Since there’s no native integration for Pub/Sub, we will need to write a simple program to listen to new Pub/Sub messages and insert the data into QuestDB. I’m using NodeJS v14.15.4, but you can use similar client libraries for Pub/Sub and Postgres to achieve the same.

First, configure the gcloud sdk to authenticate with your GCP project without having to download a service account (see Simple GCP Authentication with Service Accounts for more details).

# Set default profile
$ gcloud auth application-default login

Next, create a new NodeJS workspace and install @google-cloud/pubsub and pg libraries. You can use the code below to listen to Pub/Sub and stream to QuestDB.

Sending Data

Finally, we are ready to send the simulated data. Switch back to the Compute Engine and ssh into the VM again. Issue the command below to send the data to our IoT Core device:

$ python heartrateSimulator.py --project_id=questdb-iot-demo --registry_id=heartrate --device_id=raspberryHeartRate --private_key_file=../.ssh/ec_private.pem

If successful, you should see some logs like:

...
Publishing message #544: '{"sensorID": "heartrate.raspZero", "heartrate": 72.56881801680139, "uniqueID": "c1ca9656-671f-4fa7-8c03-12fdfb4f422f-heartrate.raspZero", "timecollected": "2018-07-07 20:54:50"}'Publishing message #545: '{"sensorID": "heartrate.raspZero", "heartrate": 72.8324264524384, "uniqueID": "8d6337b7-204f-4209-88c0-46a79d1911bb-heartrate.raspZero", "timecollected": "2018-07-07 20:54:59"}'
Finished.

Now run our NodeJS code and we should see data populated in QuestDB:

Visualizing Data with Grafana

Although QuestDB console provides some default visualizations out of the box, to simulate a more realistic scenario of combining all the metrics to Grafana, we’ll set up a Postgres data source and visualize our heart rate data.
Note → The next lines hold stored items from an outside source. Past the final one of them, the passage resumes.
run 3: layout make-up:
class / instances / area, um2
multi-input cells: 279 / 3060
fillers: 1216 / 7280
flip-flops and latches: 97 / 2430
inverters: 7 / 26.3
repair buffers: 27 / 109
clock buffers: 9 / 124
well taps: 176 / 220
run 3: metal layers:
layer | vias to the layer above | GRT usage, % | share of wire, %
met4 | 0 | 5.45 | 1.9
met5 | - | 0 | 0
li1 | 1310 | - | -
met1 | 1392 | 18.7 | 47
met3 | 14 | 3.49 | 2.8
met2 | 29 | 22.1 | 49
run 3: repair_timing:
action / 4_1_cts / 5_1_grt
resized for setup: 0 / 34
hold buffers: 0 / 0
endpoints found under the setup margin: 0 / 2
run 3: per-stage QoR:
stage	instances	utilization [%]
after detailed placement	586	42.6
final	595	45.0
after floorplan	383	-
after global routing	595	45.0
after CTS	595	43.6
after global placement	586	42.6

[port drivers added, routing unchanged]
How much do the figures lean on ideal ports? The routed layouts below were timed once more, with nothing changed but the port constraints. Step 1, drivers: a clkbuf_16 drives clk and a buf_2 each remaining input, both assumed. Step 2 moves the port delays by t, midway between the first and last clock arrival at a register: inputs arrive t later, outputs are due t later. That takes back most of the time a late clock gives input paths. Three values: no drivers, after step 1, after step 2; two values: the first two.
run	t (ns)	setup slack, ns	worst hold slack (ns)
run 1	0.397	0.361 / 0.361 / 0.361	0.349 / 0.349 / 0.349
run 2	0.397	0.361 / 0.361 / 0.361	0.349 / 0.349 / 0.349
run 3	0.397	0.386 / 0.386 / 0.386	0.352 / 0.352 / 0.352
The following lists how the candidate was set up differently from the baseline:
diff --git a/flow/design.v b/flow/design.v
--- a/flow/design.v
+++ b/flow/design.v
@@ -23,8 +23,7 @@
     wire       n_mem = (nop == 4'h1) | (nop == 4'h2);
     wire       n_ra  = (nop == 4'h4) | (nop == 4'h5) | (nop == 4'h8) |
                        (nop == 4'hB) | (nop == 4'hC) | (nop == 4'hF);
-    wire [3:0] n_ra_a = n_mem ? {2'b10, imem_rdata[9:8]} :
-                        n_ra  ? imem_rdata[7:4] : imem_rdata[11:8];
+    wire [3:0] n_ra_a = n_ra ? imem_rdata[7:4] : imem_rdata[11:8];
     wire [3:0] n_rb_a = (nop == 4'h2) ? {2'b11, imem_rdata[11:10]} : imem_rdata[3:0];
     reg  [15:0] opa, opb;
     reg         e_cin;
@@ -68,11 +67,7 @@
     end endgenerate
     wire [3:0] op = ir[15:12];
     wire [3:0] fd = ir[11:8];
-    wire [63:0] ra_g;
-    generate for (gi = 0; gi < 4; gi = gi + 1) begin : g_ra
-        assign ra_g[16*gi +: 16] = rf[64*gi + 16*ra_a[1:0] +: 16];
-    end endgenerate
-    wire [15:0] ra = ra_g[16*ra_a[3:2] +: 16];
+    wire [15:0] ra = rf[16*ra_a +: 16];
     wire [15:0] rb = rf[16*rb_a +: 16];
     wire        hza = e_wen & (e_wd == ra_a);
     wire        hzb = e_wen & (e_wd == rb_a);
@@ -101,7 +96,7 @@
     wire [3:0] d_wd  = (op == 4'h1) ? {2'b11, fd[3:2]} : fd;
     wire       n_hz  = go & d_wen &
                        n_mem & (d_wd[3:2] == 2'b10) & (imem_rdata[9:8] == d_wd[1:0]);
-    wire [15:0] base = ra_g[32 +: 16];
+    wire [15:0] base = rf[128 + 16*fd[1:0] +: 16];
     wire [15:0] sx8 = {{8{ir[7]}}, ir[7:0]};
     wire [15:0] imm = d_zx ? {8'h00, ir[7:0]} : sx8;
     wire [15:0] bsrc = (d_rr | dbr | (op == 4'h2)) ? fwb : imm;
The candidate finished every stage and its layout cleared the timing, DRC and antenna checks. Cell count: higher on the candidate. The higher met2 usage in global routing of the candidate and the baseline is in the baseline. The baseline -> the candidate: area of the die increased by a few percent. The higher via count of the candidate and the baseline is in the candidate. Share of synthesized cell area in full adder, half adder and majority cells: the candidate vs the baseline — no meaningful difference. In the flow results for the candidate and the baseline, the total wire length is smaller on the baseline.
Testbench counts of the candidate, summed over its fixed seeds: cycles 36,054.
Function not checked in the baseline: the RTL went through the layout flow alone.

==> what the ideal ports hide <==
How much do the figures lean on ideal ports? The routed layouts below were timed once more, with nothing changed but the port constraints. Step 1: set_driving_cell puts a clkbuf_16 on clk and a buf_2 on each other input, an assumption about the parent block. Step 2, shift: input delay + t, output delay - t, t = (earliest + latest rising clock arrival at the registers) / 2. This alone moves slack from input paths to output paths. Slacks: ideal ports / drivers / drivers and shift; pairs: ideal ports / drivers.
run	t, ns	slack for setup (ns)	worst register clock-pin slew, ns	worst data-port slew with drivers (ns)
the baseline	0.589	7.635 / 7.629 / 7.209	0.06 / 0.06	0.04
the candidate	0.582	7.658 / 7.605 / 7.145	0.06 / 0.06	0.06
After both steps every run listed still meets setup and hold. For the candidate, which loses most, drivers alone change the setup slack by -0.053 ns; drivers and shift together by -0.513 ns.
From an optimization exercise on the open Yosys and OpenROAD flow, aimed at small area; shortcuts taken in it are not production practice.
In this exercise RTL edits were held to simulation tests only and were not proved equivalent to the original.
Power figures rest on the tool's default switching activity, not on a simulated workload.

==> design/flow/design.v <==
module SamplePos_RAM
	(
		input wire clk_i,
		input wire rst_i,
		input wire wr_en_i,
		input wire [15:0] wr_data_i,
		input wire [7:0] addr_i,
		input wire [1:0] i_Phase,
		output wire [15:0] rd_data_o
	);
	reg [15:0] Word0;
	always @(posedge clk_i) begin
		if (rst_i)
			Word0 <= 16'h0000;
		else if (wr_en_i && addr_i == 8'd0)
			Word0 <= wr_data_i;
	end
	reg [7:0] Write_Addr;
	reg [2:0] Write_Count;
	reg [7:0] Written;
	always @(posedge clk_i) begin
		if (rst_i) begin
			Write_Count <= 3'd0;
			Written <= 8'd0;
		end
		else if (wr_en_i && addr_i != 8'd0) begin
			Write_Addr <= addr_i;
			Write_Count <= 3'd4;
			if (addr_i > Written)
				Written <= addr_i;
		end
		else if (Write_Count != 3'd0)
			Write_Count <= Write_Count - 1'b1;
	end
	wire Writing = (Write_Count != 3'd0);
	reg [3:0] Write_Nibble;
	always @* begin
		case (i_Phase)
			2'd0: Write_Nibble = wr_data_i[3:0];
			2'd1: Write_Nibble = wr_data_i[7:4];
			2'd2: Write_Nibble = wr_data_i[11:8];
			default: Write_Nibble = wr_data_i[15:12];
		endcase
	end
	wire [7:0] Next_Addr = addr_i + 1'b1;
	wire [3:0] head_terms [0:255];
	assign head_terms[0] = 4'd0;
	genvar k;
	generate for (k = 1; k < 256; k = k + 1) begin : word
		reg [3:0] Slot0, Slot1, Slot2, Slot3;
		wire Put = Writing && (Write_Addr == k);
		always @(posedge clk_i) begin
			Slot0 <= Slot1;
			Slot1 <= Slot2;
			Slot2 <= Slot3;
			Slot3 <= Put ? Write_Nibble : Slot0;
		end
		assign head_terms[k] = head_terms[k - 1] | (Slot0 & {4{addr_i == k - 1}});
	end endgenerate
	wire [3:0] Head = Writing && (Write_Addr == Next_Addr) ? Write_Nibble : head_terms[255];
	reg [15:0] Buffer0, Buffer1;
	always @(posedge clk_i) begin
		if (Next_Addr[0])
			case (i_Phase)
				2'd0: Buffer1[3:0] <= Head;
				2'd1: Buffer1[7:4] <= Head;
				2'd2: Buffer1[11:8] <= Head;
				default: Buffer1[15:12] <= Head;
			endcase
		else
			case (i_Phase)
				2'd0: Buffer0[3:0] <= Head;
				2'd1: Buffer0[7:4] <= Head;
				2'd2: Buffer0[11:8] <= Head;
				default: Buffer0[15:12] <= Head;
			endcase
	end
	reg [15:0] Init_Word;
	always @* begin
		case (addr_i)
			8'd1: Init_Word = 16'h2000;
			8'd2: Init_Word = 16'h0000;
			8'd3: Init_Word = 16'h3000;
			8'd4: Init_Word = 16'h0000;
			8'd5: Init_Word = 16'hA000;
			8'd6: Init_Word = 16'h0000;
			8'd7: Init_Word = 16'h67AE;
			8'd8: Init_Word = 16'h55C2;
			8'd9: Init_Word = 16'h4666;
			8'd10: Init_Word = 16'h2333;
			8'd11: Init_Word = 16'h9AE1;
			8'd12: Init_Word = 16'h58F5;
			8'd13: Init_Word = 16'hB28F;
			8'd14: Init_Word = 16'h451E;
			8'd15: Init_Word = 16'h8C28;
			8'd16: Init_Word = 16'hE51E;
			8'd17: Init_Word = 16'hA999;
			8'd18: Init_Word = 16'h6C28;
			8'd19: Init_Word = 16'hCE14;
			8'd20: Init_Word = 16'h13D7;
			8'd21: Init_Word = 16'h50A3;
			8'd22: Init_Word = 16'h81EB;
			8'd23: Init_Word = 16'h3EB8;
			8'd24: Init_Word = 16'h98F5;
			8'd25: Init_Word = 16'hD28F;
			8'd26: Init_Word = 16'h2F5C;
			8'd27: Init_Word = 16'hF70A;
			8'd28: Init_Word = 16'h3999;
			8'd29: Init_Word = 16'h8EB8;
			8'd30: Init_Word = 16'h10A3;
			8'd31: Init_Word = 16'hD5C2;
			8'd32: Init_Word = 16'h2C28;
			8'd33: Init_Word = 16'hB1EB;
			8'd34: Init_Word = 16'h447A;
			8'd35: Init_Word = 16'h25C2;
			8'd36: Init_Word = 16'h0999;
			8'd37: Init_Word = 16'hE0A3;
			8'd38: Init_Word = 16'hAA3D;
			8'd39: Init_Word = 16'h7F5C;
			8'd40: Init_Word = 16'h3AE1;
			8'd41: Init_Word = 16'hFB85;
			8'd42: Init_Word = 16'hB70A;
			8'd43: Init_Word = 16'h551E;
			8'd44: Init_Word = 16'hCC28;
			8'd45: Init_Word = 16'h27AE;
			8'd46: Init_Word = 16'h6147;
			8'd47: Init_Word = 16'h4AE1;
			8'd48: Init_Word = 16'hCB85;
			8'd49: Init_Word = 16'hF0A3;
			8'd50: Init_Word = 16'h50A3;
			8'd51: Init_Word = 16'h6CCC;
			8'd52: Init_Word = 16'h15C2;
			8'd53: Init_Word = 16'hAEB8;
			8'd54: Init_Word = 16'h1A3D;
			8'd55: Init_Word = 16'hA8F5;
			8'd56: Init_Word = 16'h0147;
			8'd57: Init_Word = 16'h347A;
			8'd58: Init_Word = 16'h1666;
			8'd59: Init_Word = 16'h4F5C;
			8'd60: Init_Word = 16'h428F;
			8'd61: Init_Word = 16'h27AE;
			8'd62: Init_Word = 16'h5666;
			8'd63: Init_Word = 16'h847A;
			8'd64: Init_Word = 16'hA51E;
			8'd65: Init_Word = 16'h4000;
			8'd66: Init_Word = 16'h0A3D;
			8'd67: Init_Word = 16'hF47A;
			8'd68: Init_Word = 16'h7333;
			8'd69: Init_Word = 16'h1999;
			8'd70: Init_Word = 16'hB8F5;
			8'd71: Init_Word = 16'h0147;
			8'd72: Init_Word = 16'h2000;
			8'd73: Init_Word = 16'h97AE;
			8'd74: Init_Word = 16'hCF5C;
			8'd75: Init_Word = 16'h5AE1;
			8'd76: Init_Word = 16'h65C2;
			8'd77: Init_Word = 16'h947A;
			8'd78: Init_Word = 16'h8CCC;
			8'd79: Init_Word = 16'hD28F;
			8'd80: Init_Word = 16'hC5C2;
			8'd81: Init_Word = 16'h9E14;
			8'd82: Init_Word = 16'h1B85;
			8'd83: Init_Word = 16'hB47A;
			8'd84: Init_Word = 16'hFAE1;
			8'd85: Init_Word = 16'h2851;
			8'd86: Init_Word = 16'h1D70;
			8'd87: Init_Word = 16'h4F5C;
			8'd88: Init_Word = 16'hEA3D;
			8'd89: Init_Word = 16'hB8F5;
			8'd90: Init_Word = 16'h847A;
			8'd91: Init_Word = 16'h0147;
			8'd92: Init_Word = 16'h128F;
			8'd93: Init_Word = 16'h7851;
			8'd94: Init_Word = 16'h2999;
			8'd95: Init_Word = 16'h9999;
			8'd96: Init_Word = 16'hB666;
			8'd97: Init_Word = 16'h5CCC;
			8'd98: Init_Word = 16'h8C28;
			8'd99: Init_Word = 16'hCEB8;
			8'd100: Init_Word = 16'h3666;
			8'd101: Init_Word = 16'h3666;
			8'd102: Init_Word = 16'h7E14;
			8'd103: Init_Word = 16'hE3D7;
			8'd104: Init_Word = 16'hC851;
			8'd105: Init_Word = 16'hB47A;
			8'd106: Init_Word = 16'hBB85;
			8'd107: Init_Word = 16'hD147;
			8'd108: Init_Word = 16'hCCCC;
			8'd109: Init_Word = 16'h1F5C;
			8'd110: Init_Word = 16'h951E;
			8'd111: Init_Word = 16'h95C2;
			8'd112: Init_Word = 16'h851E;
			8'd113: Init_Word = 16'hB0A3;
			8'd114: Init_Word = 16'hA666;
			8'd115: Init_Word = 16'h0AE1;
			8'd116: Init_Word = 16'hC666;
			8'd117: Init_Word = 16'h347A;
			8'd118: Init_Word = 16'hB47A;
			8'd119: Init_Word = 16'h8851;
			8'd120: Init_Word = 16'h2666;
			8'd121: Init_Word = 16'hAE14;
			8'd122: Init_Word = 16'h7AE1;
			8'd123: Init_Word = 16'h28F5;
			8'd124: Init_Word = 16'h6EB8;
			8'd125: Init_Word = 16'h7333;
			8'd126: Init_Word = 16'h95C2;
			8'd127: Init_Word = 16'hE147;
			8'd128: Init_Word = 16'h71EB;
			8'd129: Init_Word = 16'hC333;
			8'd130: Init_Word = 16'hC666;
			8'd131: Init_Word = 16'hFE14;
			8'd132: Init_Word = 16'h7000;
			8'd133: Init_Word = 16'h4A3D;
			8'd134: Init_Word = 16'hE51E;
			8'd135: Init_Word = 16'hEC28;
			8'd136: Init_Word = 16'h53D7;
			8'd137: Init_Word = 16'hA7AE;
			8'd138: Init_Word = 16'h047A;
			8'd139: Init_Word = 16'hF147;
			8'd140: Init_Word = 16'h151E;
			8'd141: Init_Word = 16'h2E14;
			8'd142: Init_Word = 16'hE8F5;
			8'd143: Init_Word = 16'h528F;
			8'd144: Init_Word = 16'h71EB;
			8'd145: Init_Word = 16'h30A3;
			8'd146: Init_Word = 16'hFAE1;
			8'd147: Init_Word = 16'hBC28;
			8'd148: Init_Word = 16'h8666;
			8'd149: Init_Word = 16'hB5C2;
			8'd150: Init_Word = 16'hE7AE;
			8'd151: Init_Word = 16'hF1EB;
			8'd152: Init_Word = 16'hF851;
			8'd153: Init_Word = 16'h1851;
			8'd154: Init_Word = 16'hE7AE;
			8'd155: Init_Word = 16'hD8F5;
			8'd156: Init_Word = 16'h1EB8;
			8'd157: Init_Word = 16'h6000;
			8'd158: Init_Word = 16'hB5C2;
			8'd159: Init_Word = 16'hE70A;
			8'd160: Init_Word = 16'h0C28;
			8'd161: Init_Word = 16'h4CCC;
			8'd162: Init_Word = 16'hA5C2;
			8'd163: Init_Word = 16'h8AE1;
			8'd164: Init_Word = 16'h2C28;
			8'd165: Init_Word = 16'h1333;
			8'd166: Init_Word = 16'h1EB8;
			8'd167: Init_Word = 16'hE3D7;
			8'd168: Init_Word = 16'hD0A3;
			8'd169: Init_Word = 16'hB851;
			8'd170: Init_Word = 16'h61EB;
			8'd171: Init_Word = 16'h5AE1;
			8'd172: Init_Word = 16'h4EB8;
			8'd173: Init_Word = 16'hFD70;
			8'd174: Init_Word = 16'h9000;
			8'd175: Init_Word = 16'hDA3D;
			8'd176: Init_Word = 16'h63D7;
			8'd177: Init_Word = 16'h3AE1;
			8'd178: Init_Word = 16'h751E;
			8'd179: Init_Word = 16'h8E14;
			8'd180: Init_Word = 16'h6999;
			8'd181: Init_Word = 16'hA1EB;
			8'd182: Init_Word = 16'h9C28;
			8'd183: Init_Word = 16'hC1EB;
			8'd184: Init_Word = 16'hE000;
			8'd185: Init_Word = 16'h00A3;
			8'd186: Init_Word = 16'h0A3D;
			8'd187: Init_Word = 16'hCD70;
			8'd188: Init_Word = 16'hA28F;
			8'd189: Init_Word = 16'h5000;
			8'd190: Init_Word = 16'hFA3D;
			8'd191: Init_Word = 16'hFCCC;
			8'd192: Init_Word = 16'hC147;
			8'd193: Init_Word = 16'hE333;
			8'd194: Init_Word = 16'hD70A;
			8'd195: Init_Word = 16'hF999;
			8'd196: Init_Word = 16'h15C2;
			8'd197: Init_Word = 16'hB999;
			8'd198: Init_Word = 16'h3E14;
			8'd199: Init_Word = 16'h9F5C;
			8'd200: Init_Word = 16'hB851;
			8'd201: Init_Word = 16'h728F;
			8'd202: Init_Word = 16'h670A;
			8'd203: Init_Word = 16'h70A3;
			8'd204: Init_Word = 16'hD28F;
			8'd205: Init_Word = 16'hF7AE;
			8'd206: Init_Word = 16'h128F;
			8'd207: Init_Word = 16'hCE14;
			8'd208: Init_Word = 16'h0C28;
			8'd209: Init_Word = 16'hD999;
			8'd210: Init_Word = 16'hE5C2;
			8'd211: Init_Word = 16'h247A;
			8'd212: Init_Word = 16'h7EB8;
			8'd213: Init_Word = 16'h147A;
			8'd214: Init_Word = 16'hC5C2;
			8'd215: Init_Word = 16'h9147;
			8'd216: Init_Word = 16'h0999;
			8'd217: Init_Word = 16'h970A;
			8'd218: Init_Word = 16'hBEB8;
			8'd219: Init_Word = 16'hC70A;
			8'd220: Init_Word = 16'h4333;
			8'd221: Init_Word = 16'hB999;
			8'd222: Init_Word = 16'hCD70;
			8'd223: Init_Word = 16'hD147;
			8'd224: Init_Word = 16'hD51E;
			8'd225: Init_Word = 16'hB999;
			8'd226: Init_Word = 16'hDB85;
			8'd227: Init_Word = 16'h98F5;
			8'd228: Init_Word = 16'hCCCC;
			8'd229: Init_Word = 16'h5AE1;
			8'd230: Init_Word = 16'hEA3D;
			8'd231: Init_Word = 16'hA851;
			8'd232: Init_Word = 16'h628F;
			8'd233: Init_Word = 16'h0A3D;
			8'd234: Init_Word = 16'h370A;
			8'd235: Init_Word = 16'hA47A;
			8'd236: Init_Word = 16'hF28F;
			8'd237: Init_Word = 16'h48F5;
			8'd238: Init_Word = 16'h151E;
			8'd239: Init_Word = 16'hC0A3;
			8'd240: Init_Word = 16'h53D7;
			8'd241: Init_Word = 16'h4EB8;
			8'd242: Init_Word = 16'hD51E;
			8'd243: Init_Word = 16'hE000;
			8'd244: Init_Word = 16'h4AE1;
			8'd245: Init_Word = 16'hD8F5;
			8'd246: Init_Word = 16'hD000;
			8'd247: Init_Word = 16'hB333;
			8'd248: Init_Word = 16'h751E;
			8'd249: Init_Word = 16'h90A3;
			8'd250: Init_Word = 16'hEA3D;
			8'd251: Init_Word = 16'hD28F;
			8'd252: Init_Word = 16'h9333;
			8'd253: Init_Word = 16'h0F5C;
			8'd254: Init_Word = 16'h07AE;
			8'd255: Init_Word = 16'h851E;
			default: Init_Word = 16'h0000;
		endcase
	end
	assign rd_data_o = (addr_i == 8'd0) ? Word0 : (addr_i <= Written) ? (addr_i[0] ? Buffer1 : Buffer0) : Init_Word;
endmodule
Download Grafana and login at http://localhost:3000/login with admin/admin

$ docker run -p 3000:3000 grafana/grafana

Under “Configuration” -> “Data Sources”, search for PostgreSQL.

For PostgreSQL connection, enter the following (password: quest) and save

Finally, let’s create a dashboard. Create a dashboard and add the following SQL query:

SELECT
  timecollected AS "time",
  heartrate
FROM heart_rate 
ORDER BY time;

Now we see the sample heart rate data:

As a side note, the same chart can be drawn on QuestDB console:

At this point, we have an end-to-end system of a device securely sending data via IoT Core and streaming data into QuestDB. We can extend this example to multiple devices by adding them under IoT Core and scaling our server to using pooled connections to more efficiently add data to QuestDB. At scale, we can also look at average heart rates instead of raw data points (e.g. avg(heartrate) as average_heartrate from heart_rate ).